Blitz nel carcere di Siracusa, sequestrati decine di cellulari e droga

Operazione della polizia penitenziaria ha interessato la casa circondariale di Cavadonna, a Siracusa, portando alla luce un sistema illecito radicato all’interno dell’istituto

Un’imponente operazione della polizia penitenziaria ha interessato la casa circondariale di Cavadonna, a Siracusa, portando alla luce un sistema illecito radicato all’interno dell’istituto. Nel corso dei controlli sono stati sequestrati 67 telefoni cellulari, oltre a diverse dosi di sostanze stupefacenti. A rendere noti i dettagli è stato Giuseppe Argentino, segretario provinciale dell’Osapp (Organizzazione sindacale autonoma di polizia penitenziaria), che ha sottolineato la portata dell’intervento. Per l’operazione sono stati mobilitati circa 300 agenti, giunti anche da altri istituti penitenziari della Sicilia, a conferma della complessità e della rilevanza dell’azione.

Secondo quanto dichiarato dal sindacalista, il blitz ha permesso di smantellare un’organizzazione illegale interna che rischiava di sfuggire al controllo del personale in servizio.

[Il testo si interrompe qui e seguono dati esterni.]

File: config.mk
export PLATFORM = sky130hd
export DESIGN_NAME = led_share_arbiter
export DESIGN_NICKNAME = d
export VERILOG_FILES = /design/src/rtl/debug_pkg.sv /design/src/rtl/rr_priority_pick.sv /design/src/rtl/led_share_arbiter.sv
export SDC_FILE = /design/constraint.sdc
export NUM_CORES = 1
export LEC_CHECK = 0
export BUFFER_PORTS_ARGS = -buffer_cell sky130_fd_sc_hd__clkbuf_2
export CORE_MARGIN = 1
export CORE_UTILIZATION = 55
export CTS_CLUSTER_DIAMETER = 60
export DETAILED_ROUTE_END_ITERATION = 8
export GPL_TIMING_DRIVEN = 0
export PLACE_DENSITY = 0.83
export SKIP_LAST_GASP = 1
export SLEW_MARGIN = 20
export SYNTH_ARGS = -nofsm -noshare
export SYNTH_HDL_FRONTEND = slang
export SYNTH_SLANG_ARGS = --single-unit
File: constraint.sdc
create_clock -name clk -period 3.55 [get_ports clk]
set_input_delay 0.5325 -clock clk [delete_from_list [all_inputs] [get_ports clk]]
set_output_delay 0.5325 -clock clk [all_outputs]
set_load 0.05 [all_outputs]
File: src/rtl/debug_pkg.sv
// Shared types and constants for the debug-display blocks.
// Holds the arbiter state encoding, the index-width helper and the default dwell length.
package debug_pkg;

    typedef enum logic [1:0] {
        IDLE,
        HOLD,
        OPEN,
        PIN
    } arb_state_t;

    // About one second of dwell at 50 MHz.
    localparam int unsigned DEFAULT_HOLD_CYCLES = 1024 * 1024 * 50;

    function automatic int unsigned idx_width(input int unsigned n);
        return (n > 1) ? $clog2(n) : 1;
    endfunction

endpackage

File: src/rtl/rr_priority_pick.sv
// Combinational round-robin picker: scans req upward from start with wrap-around,
// optionally skipping one excluded index, and returns the first hit.
module rr_priority_pick
    import debug_pkg::*;
#(
    parameter int unsigned N_REQ = 4,
    localparam int unsigned IW   = idx_width(N_REQ)
) (
    input  logic [N_REQ-1:0] req,
    input  logic [IW-1:0]    start,
    input  logic [IW-1:0]    excl,
    input  logic             excl_en,
    output logic             valid,
    output logic [IW-1:0]    winner
);

    int          pos;
    logic [IW-1:0] pos_idx;

    // NOTE: every variable assigned in this block gets a default first, so no latch is inferred.
    always_comb begin
        valid   = 1'b0;
        winner  = '0;
        pos     = 0;
        pos_idx = '0;
        for (int i = 0; i < int'(N_REQ); i++) begin
            pos = int'(start) + i;
            if (pos >= int'(N_REQ)) begin
                pos = pos - int'(N_REQ);
            end
            pos_idx = IW'(pos);
            if (!valid && req[pos_idx] && !(excl_en && (pos_idx == excl))) begin
                valid  = 1'b1;
                winner = pos_idx;
            end
        end
    end

endmodule

File: src/rtl/led_share_arbiter.sv
// Round-robin owner arbitration for the shared 8-LED debug display with a minimum dwell.
// Define LED_ARB_PIN_EN to compile the click-driven pin (freeze owner) feature.
module led_share_arbiter
    import debug_pkg::*;
#(
    parameter int unsigned WIDTH       = 8,
    parameter int unsigned N_REQ       = 4,
    parameter int unsigned HOLD_CYCLES = DEFAULT_HOLD_CYCLES
) (
    input  logic                      clk,
    input  logic                      i_reset,
    input  logic [N_REQ-1:0]          i_req,
    input  logic [WIDTH-1:0]          i_data [N_REQ-1:0],
    input  logic                      i_click,
    output logic [N_REQ-1:0]          o_grant,
    output logic [$clog2(N_REQ)-1:0]  o_owner,
    output logic [WIDTH-1:0]          o_led,
    output logic                      o_pinned,
    output logic                      o_busy
);

    localparam int unsigned IW = idx_width(N_REQ);
    localparam int unsigned CW = $clog2(HOLD_CYCLES + 1);

    arb_state_t      state_q, state_d;
    logic [IW-1:0]   owner_q, owner_d;
    logic [IW-1:0]   last_q, last_d;
    logic [CW-1:0]   cnt_q, cnt_d;
    logic [N_REQ-1:0] grant_q, grant_d;
    logic [WIDTH-1:0] led_q, led_d;
    logic            busy_q, busy_d;
    logic            click_rise;

    logic            pick_valid;
    logic [IW-1:0]   pick_idx;
    logic [IW-1:0]   pick_start;

    // Scan starts just past the previous owner; the current owner is never re-picked.
    assign pick_start = (last_q == IW'(N_REQ - 1)) ? '0 : last_q + IW'(1);

    rr_priority_pick #(.N_REQ(N_REQ)) u_pick (
        .req     (i_req),
        .start   (pick_start),
        .excl    (owner_q),
        .excl_en (state_q != IDLE),
        .valid   (pick_valid),
        .winner  (pick_idx)
    );

`ifdef LED_ARB_PIN_EN
    logic click_q, click_d;
    logic click_prev_q, click_prev_d;

    assign click_d      = i_click;
    assign click_prev_d = click_q;
    assign click_rise   = click_q & ~click_prev_q;

    always_ff @(posedge clk or negedge i_reset) begin
        if (!i_reset) begin
            click_q      <= 1'b0;
            click_prev_q <= 1'b0;
        end else begin
            click_q      <= click_d;
            click_prev_q <= click_prev_d;
        end
    end

    assign o_pinned = (state_q == PIN);
`else
    logic unused_click;
    assign unused_click = i_click;
    assign click_rise   = 1'b0;
    assign o_pinned     = 1'b0;
`endif

    always_comb begin
        state_d = state_q;
        owner_d = owner_q;
        last_d  = last_q;
        cnt_d   = cnt_q;
        case (state_q)
            IDLE: begin
                if (pick_valid) begin
                    state_d = HOLD;
                    owner_d = pick_idx;
                    last_d  = pick_idx;
                    cnt_d   = '0;
                end
            end
            HOLD: begin
                if (click_rise) begin
                    state_d = PIN;
                end else begin
                    cnt_d = cnt_q + CW'(1);
                    if (cnt_q == CW'(HOLD_CYCLES - 1)) begin
                        state_d = OPEN;
                    end
                end
            end
            OPEN: begin
                // A pin request takes precedence over any re-arbitration this cycle.
                if (click_rise) begin
                    state_d = PIN;
                end else if (pick_valid) begin
                    state_d = HOLD;
                    owner_d = pick_idx;
                    last_d  = pick_idx;
                    cnt_d   = '0;
                end else if (!i_req[owner_q]) begin
                    state_d = IDLE;
                end
            end
`ifdef LED_ARB_PIN_EN
            PIN: begin
                if (click_rise) begin
                    state_d = OPEN;
                end
            end
`endif
            default: state_d = IDLE;
        endcase
    end

    always_comb begin
        busy_d  = (state_d != IDLE);
        grant_d = '0;
        led_d   = '0;
        if (busy_d) begin
            grant_d[owner_d] = 1'b1;
            led_d            = i_data[owner_d];
        end
    end

    // NOTE: sequential state is updated with non-blocking assignments only.
    always_ff @(posedge clk or negedge i_reset) begin
        if (!i_reset) begin
            state_q <= IDLE;
            owner_q <= '0;
            last_q  <= IW'(N_REQ - 1);
            cnt_q   <= '0;
            grant_q <= '0;
            led_q   <= '0;
            busy_q  <= 1'b0;
        end else begin
            state_q <= state_d;
            owner_q <= owner_d;
            last_q  <= last_d;
            cnt_q   <= cnt_d;
            grant_q <= grant_d;
            led_q   <= led_d;
            busy_q  <= busy_d;
        end
    end

    assign o_grant = grant_q;
    assign o_owner = owner_q;
    assign o_led   = led_q;
    assign o_busy  = busy_q;

endmodule

# Word level (Yosys, flattened, before mapping)

Index checks and enable logic that the tools add are counted.

Output and inout bits: 16
Input bits: 39
Logic and storage cells: 100
Register bits: 45

$lt $le $gt $ge: 11
Mux-type cells: 38
Reduce and logical (&&, ||, !) cells: 26
Equality and inequality tests: 9
$add $sub $neg: 9

Operators by type and width:

| operator                                                                     | count |
|---|---|
| 26-bit one-hot mux with 2 select lines                                       | 1 |
| 2-bit 2-to-1 mux                                                             | 15 |
| 26-bit by 1-bit adder with 26-bit output, second input constant              | 1 |
| 26-bit equality test, second input constant                                  | 1 |
| 26-bit 2-to-1 mux                                                            | 1 |
| 2-bit by 3-bit less-than comparator with 1-bit output, second input constant | 6 |
| 8-bit binary-select mux with 2-bit select                                    | 1 |
| 8-bit 2-to-1 mux                                                             | 2 |
| 1-bit logical AND                                                            | 12 |
| 1-bit binary-select mux with 2-bit select                                    | 5 |
| 1-bit 2-to-1 mux                                                             | 10 |
| 3-bit >= comparator, second input constant                                   | 3 |
| 2-bit equality test                                                          | 4 |
| 2-bit by 1-bit subtractor with 2-bit output, second input constant           | 4 |
| 1-bit zero test                                                              | 7 |
| 2-bit by 2-bit adder with 3-bit output, second input constant                | 2 |
| 2-bit one-hot mux with 3 select lines                                        | 1 |
| 2-bit nonzero test                                                           | 3 |
| 2-bit equality test, second input constant                                   | 2 |
| 4-bit 2-to-1 mux                                                             | 1 |
| 2-bit AND reduction                                                          | 2 |
| 2-bit by 1-bit adder with 3-bit output, second input constant                | 1 |
| 2-bit by 3-bit >= comparator with 1-bit output, second input constant        | 1 |
| 2-bit by 1-bit adder with 2-bit output, second input constant                | 1 |
| 6 further kinds                                                              | 6 |

# Logic depth before layout (Yosys ltp)

Depth in word-level cells: 28
Mapped depth: 11
Mapped depth without buffers: 8

# Modules after synthesis

From an unflattened synthesis, not the netlist that was laid out.

Cell total of the unflattened synthesis: 224
Area, all modules: 2468.6 µm²

By module, submodules not included:

| module            | sequential area each (µm²) | times used | area each (µm²) | cells each |
|---|---|---|---|---|
| led_share_arbiter | 1128.6                     | 1          | 2309.7          | 203 |
| rr_priority_pick  | 0.0                        | 1          | 158.9           | 21 |

# Worst setup path before layout

Ideal clock, no wire load.

Kind: reg-to-reg
Start point: reg last_q[0]
End point: reg led_q[0] (netlist: o_led[0])
Setup time: 0.134 ns
Stages on the path, launching flop included: 12
Required time: 3.416 ns
Path buffers: 3
Setup slack: 0.901 ns
Data arrival time: 2.515 ns
Clock period less this slack: 2.649 ns
Cell sequence: dfstp_2 > ha_1 > buf_6 > xor2_1 > a311oi_2 > nor2_1 > a31o_2 > a22oi_2 > buf_6 > buf_12 > mux2i_1 > o22ai_1

Longest elaborated chain between the ends: 26
Elaborated cells between the ends (all ways): 65
Those cells by class: 8 x add/sub; 4 x order compare; 5 x eq/ne; 29 x mux; 19 x reduce/logical

Ends and longest elaborated chain:

| item                                                                            | RTL line                 | text |
|---|---|---|
| from (decl)                                                                     | led_share_arbiter.sv:27  | `logic [IW-1:0] last_q, last_d;` |
| from (signal assigned)                                                          | led_share_arbiter.sv:139 | `last_q <= IW'(N_REQ - 1);` |
| from (signal assigned)                                                          | led_share_arbiter.sv:147 | `last_q <= last_d;` |
| 2-bit by 1-bit adder with 2-bit output or 2-bit equality test (tied branches)   | led_share_arbiter.sv:39  | `assign pick_start = (last_q == IW'(N_REQ - 1)) ? '0 : last_q + IW'(1);` |
| 2-bit 2-to-1 mux (*)                                                            | led_share_arbiter.sv:39  |  |
| branches (longest 23 deep; another with 2-bit by 1-bit adder with 3-bit output) | --                       |  |
| 8-bit 2-to-1 mux (*)                                                            | led_share_arbiter.sv:128 | `if (busy_d) begin` |
| net led_d[0]                                                                    | led_share_arbiter.sv:30  | `logic [WIDTH-1:0] led_q, led_d;` |
| to (signal assigned)                                                            | led_share_arbiter.sv:150 | `led_q <= led_d;` |
| to (decl)                                                                       | led_share_arbiter.sv:30  |  |

Mark *: on every way through the listed nets, which the timed path passes. The select of a mux whose other input is x is not followed.
A chain may end at the register's enable or synchronous reset.

# Worst setup path in the final report

Start point: reg last_q[1]
End point: reg led_q[4] (netlist: o_led[4])

The elaborated chain is that of the path after synthesis.

==> results.cfg <==
[final_layout]
drive_gt1_share_pct = 25.5
regArea_mm2 = 0.00113
fin_nets = 371
n_antenna_cell = 0
syn_to_final_growth_pct = 16.0
multi_input_area_mm2 = 0.00136
fin_area_mm2 = 0.00302
fill_cells = 358

[detailed_routing]
dr.pass1.iters = 5
drt_iter0_markers = 241
viasPerCell = 6.00
wl_mm = 5.55
wl_per_cell_um = 14.5
vias = 2291
antenna_left = 0
route.detailed.drc = 0

[power]
p_int_uw = 1460
cellPowerDensity_mw_per_mm2 = 926
p_switching_uw = 1340
power_frac_comb_pct = 57.2
pwr-share-seq_pct = 31.4
p_leak_uw = 0.00136
vdd_ir_drop_max_v = 0.000511
sw_frac_of_total_pct = 47.9
pwr-share-clk_pct = 11.5

[critical_path]
path_class = flip-flop to flip-flop
cp.arrival_ns = 3.21
cp_slowest_cell = dfstp_2
path_buf_inv = 3
cpMostUsedCell = buf_6
critPathMaxFanout = 10
rr_endpoint = o_led[4]
critPathTopFamily = compound AO/OA/AOI/OAI gates
crit_chain = ha_1 -> buf_6 -> xor2_1 -> a311oi_2 -> nor2_1 -> a31o_2 -> a22oi_2 -> buf_6 -> buf_12 -> mux2i_1 -> o22ai_1
cpPeakStageDelay_ns = 0.54
rrSetupSlack_ns = 0.51
timing.rr.start = last_q[1]
worst_r2r_path_depth = 11
cp-end-kind = flip-flop
worstPathRequired_ns = 3.72
critPathLaunchType = flip-flop

[min_path]
hp-class = primary input to async pin

[die]
die_w_um = 70.8
die_area_mm2 = 0.00502
dieHeight_um = 70.8
start_util_pct = 58.6
num_rows = 24
core_area_mm2 = 0.00444
io-pin-count = 55

[cts]
root_buffer = clkbuf_8
clk_pin_slew_worst_paths_ns = 0.08
cts_tree = built
ctsResizeCount = 0
cts_setup_buffers = 0
insertion_delay_ns = 0.30
cts_max_level = 2
cts.sinks = 45
cts_buffer_depth = 2
cts_hold_buf = 0
cts_buffers = 5

[grt]
antenna_found_initial = 0
grt_pass1_wl_mm = 9.56
grt.overflow.total = 0
grt_max_degree = 46
grt_usage_pct = 23.9
grt_pass1_vias = 2141

[synth]
synth_mux_area_share_pct = 9.31
yosysMostFrequentCell = dfrtp_1
ys_async_sr_fraction_pct = 100
ys.flop_type = dfrtp_1
synth.largest_area_cell = dfrtp_1
synth_fp_nets = 312
yosys-top-cells-area = dfrtp_1 (41%), mux2i_1 (8.4%), o21ai_0 (4.4%)
synth_top_family_by_area = compound AO/OA/AOI/OAI gates
synthAdderAreaFrac_pct = 0.960
synthCells = 271
ys_seq_area_share_pct = 43.3
synthXorXnorAreaFrac_pct = 3.02
ys_ff_latch = 45
postSynthAreaPerCell_um2 = 9.62
yosys_warnings = 0
synth_commonest_cells = dfrtp_1 (43), o21ai_0 (23), mux2i_1 (22), nor2_1 (22), nand2_1 (20)
syn_area_mm2 = 0.00261
synth_edf_count = 0
synth_compound_area_share_pct = 20.5
synth-simple-area-share_pct = 18.3
ys_types = 55
synth_top_area_share_pct = 41.3

[sta]
finalMaxSlewViolations = 0
rsz0062_at_grt = no
fin_hold_ws_ns = 0.218
worst_slack_ns = 0.507
setup_violations = 0
skew_ns = 0.00609
max_freq_ghz = 0.329
worstMarginPinSlew_ns = 0.708
max_slew_margin_pct = 52.6
fin_crit_sh_pct = 85.7
setup_tns_ns = 0
hold_viol = 0
period_needed_ns = 3.04

[outcome]
status = finished, final reports clean

[flow_run]
cap_violations = 0

[place]
io_buffers = 52
place_area_mm2 = 0.00293
pre_cts_slack_ns = 0.559
dp_hpwl_mm = 4.09
globalplace.congestion = 0.941
## layer usage
| layer | share of wire, % | global-route usage [%] | up-vias |
|---|---|---|---|
| met5 | 0 | 0 | - |
| met4 | 1.9 | 8.44 | 0 |
| met3 | 5.4 | 4.27 | 13 |
| met2 | 46 | 38.9 | 76 |
| met1 | 46 | 32.5 | 1073 |
| li1 | - | - | 1129 |
## cell families (layout without fill, tap and decap cells)
group,count (synthesis),after routing
other,1,1
adder cells (fa/ha/maj),2,2
XOR/XNOR,9,9
AND/OR/NAND/NOR,94,94
AO/OA/AOI/OAI,78,78
multiplexers,23,23
buffers and inverters,19,78
flip-flops,45,45
## cell usage in the layout (no fill, tap or decap), types with 3 or more instances in the layout
master / instances
a21oi_1: 10
a31oi_1: 5
and3_1: 3
and4_1: 3
buf_2: 6
clkbuf_1: 6
clkbuf_2: 51
clkbuf_8: 6
dfrtp_1: 43
mux2i_1: 22
nand2_1: 20
nand2b_1: 3
nand3_1: 17
nand4_1: 7
nor2_1: 22
o211ai_1: 4
o21a_1: 3
o21ai_0: 23
o22ai_1: 8
o31ai_1: 6
or2_2: 3
xor2_1: 7
## worst max-delay path by stage
stage | start | endpoint | depth (start not counted)
after CTS | last_q[1] | o_led[1] | 11
after detailed placement | last_q[1] | o_led[1] | 11
after global routing | last_q[1] | o_led[4] | 11
after global placement | last_q[1] | o_led[5] | 11
after floorplan | last_q[0] | o_led[0] | 11
final | last_q[1] | o_led[4] | 11
## metrics by stage
stage                     cells  total power (uW)  util [%]
after global routing        382              2980      68.0
after detailed placement    375              2470      66.0
after global placement      375              2430      66.0
after CTS                   382              2790      68.0
after floorplan             271              2130         -
final                       382              2800      68.0
## power groups by stage
stage / combinational, uW / clock (uW) / sequential (uW)
4_1_cts: 1590 / 330 / 875
3_3_place_gp: 1550 / 0 / 876
2_1_floorplan: 1010 / 0 / 1120
5_1_grt: 1720 / 346 / 907
3_5_place_dp: 1590 / 0 / 883
6_report: 1600 / 321 / 878
## registers in the layout, summed over array words and instances, names as in the netlist
signal	cells
state_q	2
o_owner	2
last_q	2
cnt_q	26
o_grant	4
o_led	8
o_busy	1
## area by class of cell
class                   count  area share, %
multi-input cells         207           45.1
flip-flops and latches     45           37.3
repair buffers             52           8.69
plain buffers              17           3.52
clock buffers               6           2.73
well taps                  52           2.15
clock inverters             1          0.248
inverters                   2          0.248
(Power assumes the default switching activity.)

Un intervento deciso, quindi, che rappresenta un segnale forte nella lotta contro le attività illecite all’interno delle strutture detentive. Tra le possibili conseguenze dell’operazione, non si escludono trasferimenti di detenuti verso altri istituti penitenziari, misura che potrebbe essere adottata per ristabilire condizioni di maggiore sicurezza e controllo.

650 detenuti

Il carcere di Siracusa ospita attualmente circa 650 detenuti provenienti da diverse regioni d’Italia, un dato che evidenzia ulteriormente la complessità gestionale della struttura e la necessità di interventi mirati per garantire legalità e ordine all’interno dell’istituto.